Ilenia, la nostra protagonista, è una donna transgender che affronta un percorso di autodeterminazione che riguarda anche il suo corpo e la sua esteriorità.
Sam, nella sua ricerca di una definizione che vada oltre lo schema binario parte, anche grazie al confronto con la protagonista, identificando ciò che non è: un uomo transgender.
La differenziazione dalle persone transgender è il primo passo di Sam verso la sua consapevolezza e il suo cammino, che non è quello della protagonista, nè degli amici transgender della protagonista (anche uomini transgender con cui Ilenia, ad un certo punto della narrazione, inizia a collaborare nell’ambito dell’associazionismo trans*).
Qual è il percorso di Sam? Dove l* porterà?
Anticipiamo che il nome del tuo blog mio caro Nathan, potrebbe suggerire la risposta…
che i tuoi lettori potranno scoprire  solo acquistando il mio libro e leggendo la storia ;)

Nel tuo romanzo sono pochissimi, forse assenti, i personaggi maschili positivi. Forse giusto Ottavio, amico gay d’infanzia di tua madre, e la coppia di ftm gay.
Perché hai scelto di dedicare un romanzo interamente alle donne?
Esistono attualmente nella tua vita dei personaggi positivi maschili? Se si, si tratta di uomini LGBT o anche di etero cisgender?
Il mio è un libro (trans*) femminista.

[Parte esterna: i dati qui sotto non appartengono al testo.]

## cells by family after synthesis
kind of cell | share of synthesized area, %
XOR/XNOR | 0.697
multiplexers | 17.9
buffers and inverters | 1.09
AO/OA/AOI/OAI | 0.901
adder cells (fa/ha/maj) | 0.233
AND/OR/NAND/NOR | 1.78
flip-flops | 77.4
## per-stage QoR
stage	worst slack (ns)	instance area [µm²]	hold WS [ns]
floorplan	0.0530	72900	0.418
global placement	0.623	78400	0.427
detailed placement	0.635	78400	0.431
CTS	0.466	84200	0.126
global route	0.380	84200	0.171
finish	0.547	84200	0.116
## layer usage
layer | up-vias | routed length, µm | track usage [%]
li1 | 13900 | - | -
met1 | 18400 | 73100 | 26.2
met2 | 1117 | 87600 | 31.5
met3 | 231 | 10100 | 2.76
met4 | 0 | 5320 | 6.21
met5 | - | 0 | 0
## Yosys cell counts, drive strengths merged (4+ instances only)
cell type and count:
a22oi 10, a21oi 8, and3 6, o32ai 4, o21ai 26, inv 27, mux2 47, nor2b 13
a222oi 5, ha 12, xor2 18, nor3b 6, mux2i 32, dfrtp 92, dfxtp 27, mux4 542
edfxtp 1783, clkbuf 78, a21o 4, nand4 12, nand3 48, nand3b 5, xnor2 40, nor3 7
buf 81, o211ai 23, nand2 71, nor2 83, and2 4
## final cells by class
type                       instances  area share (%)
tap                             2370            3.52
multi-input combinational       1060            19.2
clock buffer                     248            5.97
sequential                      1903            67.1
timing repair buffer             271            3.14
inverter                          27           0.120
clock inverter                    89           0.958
This is an optimization exercise on Yosys and OpenROAD, whose aim is small area and a short achievable clock period, not a production implementation.
Only simulation tests tie the RTL to the original design; equivalence was not proved.

job 9793:
==> flow/design.v <==
package tcdm_pkg;
  localparam int unsigned DataWidth = 32;
  localparam int unsigned BeWidth   = DataWidth / 8;
  localparam int unsigned AddrWidth = 32;
  localparam int unsigned AtopWidth = 6;
endpackage
`timescale 1ns/100ps
module tcdm_req_xbar #(
  parameter int unsigned NumCores = 4,
  parameter int unsigned NumBanks = 8
) (
  input  logic                                clk_i,
  input  logic                                rst_ni,
  input  logic [NumCores-1:0]                 core_req_i,
  input  logic [NumCores-1:0][NumBanks-1:0]   core_bank_oh_i,
  input  logic [NumBanks-1:0]                 bank_busy_i,
  output logic [NumBanks-1:0]                 bank_hit_o,
  output logic [NumBanks-1:0][NumCores-1:0]   bank_gnt_o
);
  localparam int unsigned CoreIdxWidth = (NumCores > 1) ? $clog2(NumCores) : 1;
  for (genvar b = 0; b < NumBanks; b++) begin : gen_bank
    logic [NumCores-1:0]     hit;
    logic [NumCores-1:0]     win;
    logic [CoreIdxWidth-1:0] rr_q;
    logic [CoreIdxWidth-1:0] rr_d;
    always_comb begin
      for (int unsigned c = 0; c < NumCores; c++) begin
        hit[c] = core_req_i[c] && core_bank_oh_i[c][b];
      end
    end
    always_comb begin
      for (int unsigned c = 0; c < NumCores; c++) begin
        win[c] = hit[c];
        for (int unsigned o = 0; o < NumCores; o++) begin
          if (o != c) begin
            if (CoreIdxWidth'(o - rr_q) < CoreIdxWidth'(c - rr_q)) begin
              win[c] = win[c] && !hit[o];
            end
          end
        end
      end
    end
    assign bank_hit_o[b] = |hit;
    assign bank_gnt_o[b] = bank_busy_i[b] ? '0 : win;
    always_comb begin
      rr_d = '0;
      for (int unsigned c = 0; c < NumCores; c++) begin
        if (win[c]) rr_d = rr_d | CoreIdxWidth'(c + 1);
      end
    end
    always_ff @(posedge clk_i or negedge rst_ni) begin
      if (!rst_ni) begin
        rr_q <= '0;
      end else if (|hit && !bank_busy_i[b]) begin
        rr_q <= rr_d;
      end
    end
  end
endmodule
Source: an optimization exercise on an open RTL-to-GDS flow (aim: a short achievable clock period and few clock cycles per item). Production flows keep margins and buffers that such runs may drop.
Function was checked by simulation only, so behaviour that the tests miss may differ from the original.

==> v23 <==
## md_lr_top
module md_lr_top (
  input  logic                         clk,
  input  logic                         rst,
  output logic                         pready,
  input  logic                         pvalid,
  input  logic [md_lr_pkg::PADDRW-1:0] paddr,
  input  md_lr_pkg::particle_t         pwdata,
  input  logic                         plast,
  input  logic                         fready,
  output logic                         fvalid,
  output logic [md_lr_pkg::PADDRW-1:0] faddr,
  output logic                         flast,
  output md_lr_pkg::force_t            fdata
);
Settings: LEC_CHECK=0, CAP_MARGIN=20, CORE_MARGIN=2, CORE_UTILIZATION=40, SLEW_MARGIN=20; clock period 10.0 ns.
standard.sh (not shown) runs the stock make flow with config.mk's settings and CLKGATE_MAP_FILE= SYNTH_SCRIPT=/design/flow/synth_recipe.tcl, a recipe that flattens the netlist after the stock synthesis.
==> flow/flow/run.sh <==
#!/bin/bash
# The standard layout, with repair_timing asked to leave setup slack
# beyond the design's clock period, so that it works on every path longer
# than the target. The SDC and every other setting stay the standard flow's.
set -euo pipefail
bash standard.sh SETUP_SLACK_MARGIN=6.8 finish > standard_make.log 2>&1
==> v4: changes against v23 <==
--- a/flow/design.v
+++ b/flow/design.v
@@ -9,17 +9,17 @@
   localparam int PADDRW  = 4;                      
   localparam int QW      = 8;                      
   localparam int GELEW   = 16;                     
   localparam int FW      = 18;                     
   localparam int NSLOT   = 4;                      
   localparam int SLOTW   = 2;
   localparam int TW      = QW + 3;                 
   localparam int RW      = 15;                     
-  localparam int OFIFO   = 6;                      
+  localparam int OFIFO   = 5;                      
   typedef struct packed {
     logic        [GADDRW-1:0] z;
     logic        [GADDRW-1:0] y;
     logic        [GADDRW-1:0] x;
     logic signed [QW-1:0]     q;                   
   } particle_t;
   typedef logic signed [GELEW-1:0] grid_elem_t;
   typedef struct packed {
@@ -214,44 +214,62 @@
   localparam int OCAP = md_lr_pkg::OFIFO;       
   logic [SW-1:0]        ld_ptr;
   logic [SW-1:0]        ld_ptr_c [4];     
   logic                 byp;
   logic                 pbyp;
   logic [SW-1:0]        port_slot;        
   logic                 in_same;          
   logic [3:0]           nl_new;
+  logic [3:0]           ld_nlast;         
+  logic [PW-1:0]        ld_part [16];     
+  always_comb begin
+    ld_nlast = slot_nlast[0];
+    for (int s = 1; s < NSLOT; s++) begin
+      if (ld_ptr == SW'(s)) begin
+        ld_nlast = slot_nlast[s];
+      end
+    end
+    for (int j = 0; j < 16; j++) begin
+      ld_part[j] = slot_p[0][j];
+      for (int s = 1; s < NSLOT; s++) begin
+        if (ld_ptr_c[j / 4] == SW'(s)) begin
+          ld_part[j] = slot_p[s][j];
+        end
+      end
+    end
+  end
   logic                 ld_rdy;
   logic                 gr_load;
   logic                 gr_v;             
   logic [PW-1:0]        gr [16];          
   logic [3:0]           gr_nlast;
   logic [3:0]           g_idx;
   logic                 g_last;
   logic                 issue;
   logic [4:0]           outst;            
   logic                 take;
   logic [5:0]           g_pos;            
   assign port_slot = first_q ? alloc_ptr : cur_slot;
   assign pbyp      = accept & plast & (port_slot == ld_ptr);
   assign in_same   = in_v & ((pbyp & ~first_q) | byp);
   assign byp       = in_v & in_last & ~in_gone & (cur_slot == ld_ptr);
   assign ld_rdy    = slot_full[ld_ptr] | byp | pbyp;
-  assign nl_new    = pbyp ? paddr : byp ? in_idx : slot_nlast[ld_ptr];
+  assign nl_new    = pbyp ? paddr : byp ? in_idx : ld_nlast;
   assign g_last    = (g_idx == gr_nlast);
   assign issue     = gr_v & (outst < 5'(OCAP));
   assign gr_load   = ld_rdy & (~gr_v | (issue & g_last));
   assign free_slot = gr_load;
   for (genvar s = 0; s < NSLOT; s++) begin : g_clr
     assign slot_clr[s] = gr_load & (ld_ptr == SW'(s));
   end
   logic [PW-1:0]        gr_new [16];
   always_comb begin
     for (int j = 0; j < 16; j++) begin
-      gr_new[j] = slot_p[ld_ptr_c[j / 4]][j];
+      gr_new[j] = ld_part[j];
       if (j[3:0] > nl_new) begin
         gr_new[j][QW-1:0] = '0;
       end
       if (in_same & (in_idx == j[3:0])) begin
         gr_new[j] = in_p;
       end
       if (pbyp & (paddr == j[3:0])) begin
         gr_new[j] = pwdata;
@@ -292,17 +310,17 @@
       end
       outst <= outst + {4'd0, issue} - {4'd0, take};
     end
   end
   logic [3:0]           g_idx1;           
   logic [5:0]           p0_new;
   assign p0_new = (pbyp & (paddr == 4'd0))    ? {pwdata.z, pwdata.y, pwdata.x} :
                   (in_same & (in_idx == 4'd0)) ? {in_p.z, in_p.y, in_p.x}
-                                               : slot_p[ld_ptr][0][PW-1:QW];
+                                               : ld_part[0][PW-1:QW];
   always_ff @(posedge clk) begin
     if (gr_load) begin
       g_pos <= p0_new;
     end else if (issue & ~g_last) begin
       g_pos <= gr[g_idx1][PW-1:QW];
     end
   end
   always_ff @(posedge clk) begin
@@ -455,71 +473,58 @@
   end
   always_ff @(posedge clk) begin
     if (rst) begin
       r3_v <= 1'b0;
     end else begin
       r3_v <= r2_v;
     end
   end
-  logic                 r4_v, r4_last;
-  logic [3:0]           r4_idx;
-  logic [RW-1:0]        r4_f [NCOMP];
-  always_ff @(posedge clk) begin
-    for (int c = 0; c < NCOMP; c++) begin
-      r4_f[c] <= r3_s[c] + r3_c[c];
-    end
-    r4_last <= r3_last;
-    r4_idx  <= r3_idx;
-  end
-  always_ff @(posedge clk) begin
-    if (rst) begin
-      r4_v <= 1'b0;
-    end else begin
-      r4_v <= r3_v;
-    end
+  logic [RW-1:0]        fsum [NCOMP];
+  for (genvar c = 0; c < NCOMP; c++) begin : g_cpa
+    assign fsum[c] = r3_s[c] + r3_c[c];
   end
   localparam int OD  = md_lr_pkg::OFIFO;
   localparam int ODW = $clog2(OD);
   localparam int EW  = 3 * RW + 5;
   logic [EW-1:0]  ofifo [OD];
   logic [ODW-1:0] owp, orp, orp1;         
   logic [ODW:0]   ocnt;                   
   logic [ODW:0]   ocnt_nxt;
-  logic [EW-1:0]  r4_e;
+  logic [EW-1:0]  r3_e;
   logic           fvalid_q;
   logic [EW-1:0]  out_q;
   logic [EW-1:0]  head0, head1;           
   function automatic logic [ODW-1:0] oinc(input logic [ODW-1:0] a);
     oinc = (a == ODW'(OD - 1)) ? '0 : a + 1'b1;
   endfunction
-  assign r4_e     = {r4_last, r4_idx, r4_f[2], r4_f[1], r4_f[0]};
+  assign r3_e     = {r3_last, r3_idx, fsum[2], fsum[1], fsum[0]};
   assign take     = fvalid_q & fready;
-  assign ocnt_nxt = ocnt + {{ODW{1'b0}}, r4_v} - {{ODW{1'b0}}, take};
-  assign head0    = (r4_v & (owp == orp))  ? r4_e : ofifo[orp];
-  assign head1    = (r4_v & (owp == orp1)) ? r4_e : ofifo[orp1];
+  assign ocnt_nxt = ocnt + {{ODW{1'b0}}, r3_v} - {{ODW{1'b0}}, take};
+  assign head0    = (r3_v & (owp == orp))  ? r3_e : ofifo[orp];
+  assign head1    = (r3_v & (owp == orp1)) ? r3_e : ofifo[orp1];
   always_ff @(posedge clk) begin
     if (rst) begin
       owp      <= '0;
       orp      <= '0;
       orp1     <= ODW'(1);
       ocnt     <= '0;
       fvalid_q <= 1'b0;
     end else begin
-      if (r4_v) owp <= oinc(owp);
+      if (r3_v) owp <= oinc(owp);
       if (take) begin
         orp  <= orp1;
         orp1 <= oinc(orp1);
       end
       ocnt     <= ocnt_nxt;
       fvalid_q <= (ocnt_nxt != '0);
     end
   end
   always_ff @(posedge clk) begin
-    if (r4_v) ofifo[owp] <= r4_e;
+    if (r3_v) ofifo[owp] <= r3_e;
     out_q <= take ? head1 : head0;
   end
   assign fvalid   = fvalid_q;
   assign flast    = out_q[EW-1];
   assign faddr    = out_q[EW-2 -: 4];
   assign fdata.fx = {{(md_lr_pkg::FW-RW){out_q[RW-1]}}, out_q[RW-1:0]};
   assign fdata.fy = {{(md_lr_pkg::FW-RW){out_q[2*RW-1]}}, out_q[2*RW-1:RW]};
   assign fdata.fz = {{(md_lr_pkg::FW-RW){out_q[3*RW-1]}}, out_q[3*RW-1:2*RW]};
==> summary of the runs <==
- Die area: v4 is lower than v23 (20%).
- Between v23 and v4, the lower synthesized cell count is in v4 (gap 14%, measured against v4).
- Between v4 and v23, the lower design area is in v4 (gap 24%, measured against v23).
- Critical path depth: v23 is higher than v4 (3).
- Between v23 and v4, the lower clock skew is in v23 (gap 0.028 ns).
- v4 went through all stages and came out clean. v23 completed without violations.
- Of v4 and v23, v23 has the higher first-iteration DRC count (gap 51%, measured against v23).
- In v23 the synthesized area is larger than in v4, by 25%.
This design comes from an exercise in tuning for small area, a short achievable clock period and few clock cycles per item on the open sky130 flow, not from production work. RTL that was checked went through simulation tests only; none was proved equivalent to the original.

==> inputs of 09-04 <==
// teleop_drive_and_gimbal_command_unit
module teleop_drive_and_gimbal_command_unit
(
    input  logic        i_clk,
    input  logic        i_rst_n,
    input  logic [39:0] s_axis_tdata,
    input  logic        s_axis_tvalid,
    output logic        s_axis_tready,
    output logic [87:0] m_axis_tdata,
    output logic        m_axis_tvalid,
    input  logic        m_axis_tready,
    input  logic        i_cfg_we,
    input  logic [2:0]  i_cfg_idx,
    input  logic [19:0] i_cfg_data
);
export LEC_CHECK = 0
export ABC_AREA = 1
export CAP_MARGIN = 20
export CORE_MARGIN = 2
export CORE_UTILIZATION = 65
export PLACE_DENSITY = 0.8
export SETUP_SLACK_MARGIN = 4.2
export SLEW_MARGIN = 20
create_clock -name core_clock -period 8.0 [get_ports {i_clk}]
run.sh (not shown) runs the stock make flow with config.mk's settings and CLKGATE_MAP_FILE= SYNTH_SCRIPT=/design/flow/synth_recipe.tcl, a recipe that flattens the netlist after the stock synthesis.
==> inputs of 11-06, as changes to 09-04 <==
- CORE_UTILIZATION: 65 -> 55
- PLACE_DENSITY: 0.8 -> 0.72
- SETUP_SLACK_MARGIN: 4.2 -> 4.0
==> key figures <==
Setup path
  – Crit-path cells: buf_4 -> nand2_8 -> inv_1 -> nand2_1 -> o221ai_1 -> fa_1 -> inv_1 -> fa_1 -> inv_1 -> ha_2 -> a21oi_2 -> o21a_1 -> o31ai_4 -> nand2_1 -> nand2_1 -> a21oi_2 -> xnor2_1
  – Levels on crit path: 17
  – Critical-path top delay cell: fa_1
  – Sum of buffers and inverters on the critical path: 4

Outcome
  – Status: finished clean

Cells and area
  – Design area: 0.0389 mm²
  – Core Util, Final: 74.2%
  – Final non-filler cell total: 4829
That was 09-04.
==> key figures <==
Outcome
  – Status: finished clean

Cells and area
  – Core Util, Final: 62.6%
  – Final non-filler cell total: 4942
  – Design area: 0.0387 mm²

Setup path
  – Crit-path cells: inv_1 -> a221oi_2 -> fa_1 -> fa_1 -> inv_1 -> fa_1 -> inv_1 -> fa_1
  – Critical-path top delay cell: dfxtp_1
  – Sum of buffers and inverters on the critical path: 3
That was 11-06.
Testbench counts of 09-04, summed over its fixed seeds: cycles 2,440, items 2,400.
Testbench counts of 11-06, summed over its fixed seeds: cycles 2,440, items 2,400.

==> inputs of pepper <==
==> flow/design.v <==
package tdgc_pkg;
    localparam logic [6:0]  RST_SPIN_THRESHOLD    = 7'd80;
    localparam logic [15:0] RST_PAN_POS_LIMIT     = 16'd28000;
    localparam logic [15:0] RST_PAN_NEG_LIMIT     = 16'd28000;
    localparam logic [15:0] RST_TILT_TOP_LIMIT    = 16'd18000;
    localparam logic [15:0] RST_TILT_BOTTOM_LIMIT = 16'd18000;
    localparam logic [7:0]  RST_PAN_MAX_RATE8     = 8'd255;    
    localparam logic [7:0]  RST_TILT_MAX_RATE8    = 8'd255;    
    localparam logic [13:0] RST_FS_DIV            = 14'd3937;
    localparam logic [6:0]  RST_FS_MOD            = 7'd1;
    localparam logic [15:0] RST_FS_DIV3           = 16'd11811;
    localparam logic [7:0]  SPIN_SPEED = 8'd90;
endpackage
module tdgc_ctrl
(
    input  logic        i_clk,
    input  logic        i_rst_n,
    input  logic        i_cfg_we,
    input  logic [2:0]  i_cfg_idx,
    input  logic [19:0] i_cfg_data,
    output logic        o_busy,
    output logic [6:0]  o_spin_thr,
    output logic [13:0] o_fs_div,      
    output logic [6:0]  o_fs_mod,      
    output logic [15:0] o_fs_div3,     
    output logic [15:0] o_pan_pos_lim,
    output logic [15:0] o_pan_neg_lim,
    output logic [15:0] o_tilt_top_lim,
    output logic [15:0] o_tilt_bot_lim,
    output logic [7:0]  o_pan_rate8,
    output logic [7:0]  o_tilt_rate8
);
    logic [2:0]  r_div_cnt;
    logic [8:0]  w_rem4;
    logic [1:0]  w_digit;
    logic [7:0]  w_rate8;
    assign w_rate8 = (|i_cfg_data[15:11]) ? 8'hFF : i_cfg_data[10:3];
    always_ff @(posedge i_clk) begin
        if (!i_rst_n) begin
            o_spin_thr     <= tdgc_pkg::RST_SPIN_THRESHOLD;
            o_pan_pos_lim  <= tdgc_pkg::RST_PAN_POS_LIMIT;
            o_pan_neg_lim  <= tdgc_pkg::RST_PAN_NEG_LIMIT;
            o_tilt_top_lim <= tdgc_pkg::RST_TILT_TOP_LIMIT;
            o_tilt_bot_lim <= tdgc_pkg::RST_TILT_BOTTOM_LIMIT;
            o_pan_rate8    <= tdgc_pkg::RST_PAN_MAX_RATE8;
            o_tilt_rate8   <= tdgc_pkg::RST_TILT_MAX_RATE8;
        end else if (i_cfg_we) begin
            case (i_cfg_idx)
                3'd0: o_spin_thr     <= i_cfg_data[6:0];
                3'd2: o_pan_pos_lim  <= i_cfg_data[15:0];
                3'd3: o_pan_neg_lim  <= i_cfg_data[15:0];
                3'd4: o_tilt_top_lim <= i_cfg_data[15:0];
                3'd5: o_tilt_bot_lim <= i_cfg_data[15:0];
                3'd6: o_pan_rate8    <= w_rate8;
                3'd7: o_tilt_rate8   <= w_rate8;
                default: begin
                end
            endcase
        end
    end
    assign w_rem4  = {o_fs_mod, o_fs_div[13:12]};
    assign w_digit = (w_rem4 >= 9'd381) ? 2'd3 :
                     (w_rem4 >= 9'd254) ? 2'd2 :
                     (w_rem4 >= 9'd127) ? 2'd1 : 2'd0;
    always_ff @(posedge i_clk) begin
        if (!i_rst_n) begin
            o_fs_div  <= tdgc_pkg::RST_FS_DIV;
            o_fs_div3 <= tdgc_pkg::RST_FS_DIV3;
            o_fs_mod  <= tdgc_pkg::RST_FS_MOD;
            r_div_cnt <= 3'd0;
        end else if (i_cfg_we && i_cfg_idx == 3'd1) begin
            o_fs_div  <= i_cfg_data[13:0];
            o_fs_div3 <= 16'd0;
            o_fs_mod  <= {1'b0, i_cfg_data[19:14]};
            r_div_cnt <= 3'd7;
        end else if (r_div_cnt != 3'd0) begin
            o_fs_mod  <= 7'(w_rem4[6:0] + {5'd0, w_digit});
            o_fs_div  <= {o_fs_div[11:0], w_digit};
            o_fs_div3 <= {o_fs_div3[13:0], 2'b00} + {12'd0, w_digit, 2'b00} - {14'd0, w_digit};
            r_div_cnt <= r_div_cnt - 3'd1;
        end
    end
    assign o_busy = r_div_cnt[2] | (r_div_cnt[1] & r_div_cnt[0]);
endmodule
module tdgc_dp
(
    input  logic [7:0]  i_g,          
    input  logic [17:0] i_pos,        
    input  logic [15:0] i_lim_p,
    input  logic [15:0] i_lim_n,
    input  logic [7:0]  i_rate8,      
    output logic [17:0] o_pos,
    output logic [7:0]  o_rate8,      
    output logic        o_hit,
    output logic        o_fault
);
    logic        w_above;
    logic        w_below;
    logic [18:0] w_sum;
    logic [7:0]  w_abs;
    assign w_above = ~i_pos[17] & (i_pos[16:0] > {1'b0, i_lim_p});
    assign w_below = i_pos[17] & (~i_pos[16:0] >= {1'b0, i_lim_n});
    assign o_hit   = (w_above & ~i_g[7] & (|i_g[6:0])) | (w_below & i_g[7]);
    assign w_sum = {i_pos[17], i_pos} + {{8{i_g[7]}}, i_g, 3'b000};
    always_comb begin
        if (o_hit) begin
            o_pos = i_pos;
        end else if (w_sum[18] != w_sum[17]) begin
            o_pos = w_sum[18] ? 18'h20000 : 18'h1FFFF;
        end else begin
            o_pos = w_sum[17:0];
        end
    end
    assign w_abs   = i_g[7] ? 8'(8'd0 - i_g) : i_g;
    assign o_fault = ~o_hit & (w_abs > i_rate8);
    assign o_rate8 = (o_hit | o_fault) ? 8'd0 : w_abs;
endmodule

A partire dal titolo.Questo per ragioni politiche, ma anche di elaborazione culturale (della nostra subcultura): io mi rivolgo in primis alle altre donne transgender raccontando la storia di Ilenia, con la dichiarata intenzione di inviare loro un messaggio.
Certo anche la mia storia personale ha determinato questa impostazione: le figure importanti e determinanti della mia vita fino ad oggi, sono state figure femminili. E credo che questo, lo dico apertamente, non sia stato casuale.

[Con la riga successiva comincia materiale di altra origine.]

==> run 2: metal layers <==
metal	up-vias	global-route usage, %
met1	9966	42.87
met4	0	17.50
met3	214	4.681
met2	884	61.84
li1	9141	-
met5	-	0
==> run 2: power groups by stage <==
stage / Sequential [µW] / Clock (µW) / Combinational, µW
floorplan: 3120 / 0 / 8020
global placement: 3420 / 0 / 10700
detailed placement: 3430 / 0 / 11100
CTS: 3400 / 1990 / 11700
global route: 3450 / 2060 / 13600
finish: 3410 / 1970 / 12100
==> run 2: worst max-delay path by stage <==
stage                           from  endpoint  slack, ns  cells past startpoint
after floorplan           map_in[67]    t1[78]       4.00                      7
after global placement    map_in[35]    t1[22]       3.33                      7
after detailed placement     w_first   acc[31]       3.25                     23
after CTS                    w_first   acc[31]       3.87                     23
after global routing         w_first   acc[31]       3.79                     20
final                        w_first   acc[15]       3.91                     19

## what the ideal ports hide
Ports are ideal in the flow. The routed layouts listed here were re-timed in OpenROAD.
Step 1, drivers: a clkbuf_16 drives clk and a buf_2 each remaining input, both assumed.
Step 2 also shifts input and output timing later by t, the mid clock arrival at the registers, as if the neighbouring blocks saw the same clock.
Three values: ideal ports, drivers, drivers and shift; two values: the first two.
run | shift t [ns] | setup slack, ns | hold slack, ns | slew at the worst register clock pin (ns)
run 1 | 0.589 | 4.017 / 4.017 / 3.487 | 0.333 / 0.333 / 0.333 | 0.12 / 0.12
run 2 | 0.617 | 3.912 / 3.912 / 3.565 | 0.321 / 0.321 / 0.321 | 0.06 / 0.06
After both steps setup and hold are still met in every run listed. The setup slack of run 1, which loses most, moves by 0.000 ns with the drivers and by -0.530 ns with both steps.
What follows belongs to an exercise in optimizing a design on an open flow for small area and a short achievable clock period; a production flow would make more cautious choices. In this exercise RTL edits were held to simulation tests only and were not proved equivalent to the original. Power figures rest on the tool's default switching activity, not on a simulated workload.

Design step_top, start of the top module:
module step_top
(
  input  logic                      clk,
  input  logic                      rst,
  input  logic [7:0]                address,
  input  logic [31:0]               writedata,
  input  logic                      write,
  input  logic                      read,
  output logic [31:0]               readdata,
  output logic [4-1:0] step,
  output logic [4-1:0] dir,
  output logic [4-1:0] enable
);
Size: ~4000 cells after synthesis, roughly 590 flip-flops, ~88 I/O pins, roughly 0.031 mm² of cells after synthesis.
clock: 7.0 ns
lec_check: 0
abc_area: 1
cap_margin: 20
core_margin: 2
core_utilization: 40
cts_cluster_diameter: 100
cts_cluster_size: 20
setup_slack_margin: 4.0
slew_margin: 20
synth_hierarchical: 1
tns_end_percent: 0
standard.sh (not shown) runs the stock make flow with config.mk's settings and CLKGATE_MAP_FILE= SYNTH_SCRIPT=/design/flow/synth_recipe.tcl, a recipe that flattens the netlist after the stock synthesis.
==> flow/flow/run.sh <==
#!/bin/bash
# The standard layout, with plain buffers (not delay cells) on the ports so that
# repair can size them; every port still gets its buffer as in the standard flow.
set -euo pipefail
cd "$(dirname "$0")/.."
bash standard.sh "BUFFER_PORTS_ARGS=-buffer_cell sky130_fd_sc_hd__buf_2" finish > make_finish.log 2>&1
Then changed:
ABC_AREA = default   (was 1)
TNS_END_PERCENT = 5   (was 0)
Outcome: The changed run finished clean. Fmax came out lower by 9.2%. Worst setup slack is worse by 340 ps. Die area drops by 5.8%. Global-route usage is higher by 2.9 points. Total power came out lower by 0.50%. Worst hold slack gains 21 ps.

So che l’accusa di misandrìa, che viene mossa d’ufficio a tutte le femministe, mi aspetta dietro l’angolo, ma la cosa non mi spaventa granchè.
Detto questo, ovviamente nella mia vita gli uomini esistono.

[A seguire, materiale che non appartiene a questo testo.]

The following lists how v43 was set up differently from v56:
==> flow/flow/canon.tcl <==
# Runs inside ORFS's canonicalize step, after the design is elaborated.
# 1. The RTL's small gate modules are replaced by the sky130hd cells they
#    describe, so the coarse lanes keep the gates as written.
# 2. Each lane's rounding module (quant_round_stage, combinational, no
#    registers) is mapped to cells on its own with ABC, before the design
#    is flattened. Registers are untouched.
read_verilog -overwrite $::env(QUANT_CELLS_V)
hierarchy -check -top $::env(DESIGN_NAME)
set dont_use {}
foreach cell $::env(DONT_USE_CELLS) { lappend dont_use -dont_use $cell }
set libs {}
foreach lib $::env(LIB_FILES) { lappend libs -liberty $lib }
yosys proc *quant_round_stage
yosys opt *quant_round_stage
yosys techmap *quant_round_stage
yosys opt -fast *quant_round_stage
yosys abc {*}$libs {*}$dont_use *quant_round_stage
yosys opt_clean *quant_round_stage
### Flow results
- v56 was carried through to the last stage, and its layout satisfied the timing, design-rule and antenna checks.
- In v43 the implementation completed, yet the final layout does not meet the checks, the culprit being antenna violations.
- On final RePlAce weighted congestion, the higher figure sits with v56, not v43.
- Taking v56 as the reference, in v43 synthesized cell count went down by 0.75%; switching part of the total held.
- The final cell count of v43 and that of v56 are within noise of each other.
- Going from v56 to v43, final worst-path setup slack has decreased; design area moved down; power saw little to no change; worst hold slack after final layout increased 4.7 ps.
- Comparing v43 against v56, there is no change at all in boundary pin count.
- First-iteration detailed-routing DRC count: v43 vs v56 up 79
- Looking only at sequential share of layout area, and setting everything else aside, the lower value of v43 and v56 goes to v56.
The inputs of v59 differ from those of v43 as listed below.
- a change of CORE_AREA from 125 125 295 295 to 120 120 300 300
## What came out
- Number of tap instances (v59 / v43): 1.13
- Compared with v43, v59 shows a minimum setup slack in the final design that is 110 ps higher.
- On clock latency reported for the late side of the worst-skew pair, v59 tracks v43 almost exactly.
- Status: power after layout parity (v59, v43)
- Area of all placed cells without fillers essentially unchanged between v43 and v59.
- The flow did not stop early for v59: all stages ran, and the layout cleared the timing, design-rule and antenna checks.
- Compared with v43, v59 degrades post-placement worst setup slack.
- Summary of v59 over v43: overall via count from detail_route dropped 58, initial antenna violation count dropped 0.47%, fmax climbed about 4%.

Ho dei cari amici, certo selezionatissimi (non dimentichiamo di essere snob ;D) e molto importanti per me.
 
Nel romanzo la protagonista si scopre lesbica gradualmente, scoprendo inizialmente il corpo femminile da una persona T non medicalizzata, per poi passare all’esigenza di una persona accanto, di identità di genere femminile.
Una lettrice outsider potrebbe pensare che questo “scoprirsi lesbica” sia arrivato un po’ per caso, quando invece sappiamo che non è così.
 
Non darei questa lettura.
Ilenia è prima di tutto una donna che ama oltre le caratteristiche meramente sessuali della persona, quindi una pansessuale. Che si ritrova definita “lesbica”, ad un certo punto della storia, dal contesto.
Non è lei a “scoprirsi”, è il mondo attorno che la definisce così.
E lei accetta di buon grado e fa sua questa definizione.
 
Il libro, destinato a un pubblico eterosessuale, si concentra sul bullismo subito dagli etero: donne insensibili e forse un po’ invidiose, uomini machisti o pruriginosi.
Nella tua esperienza di attivista hai subito bullismo anche da persone LGBT?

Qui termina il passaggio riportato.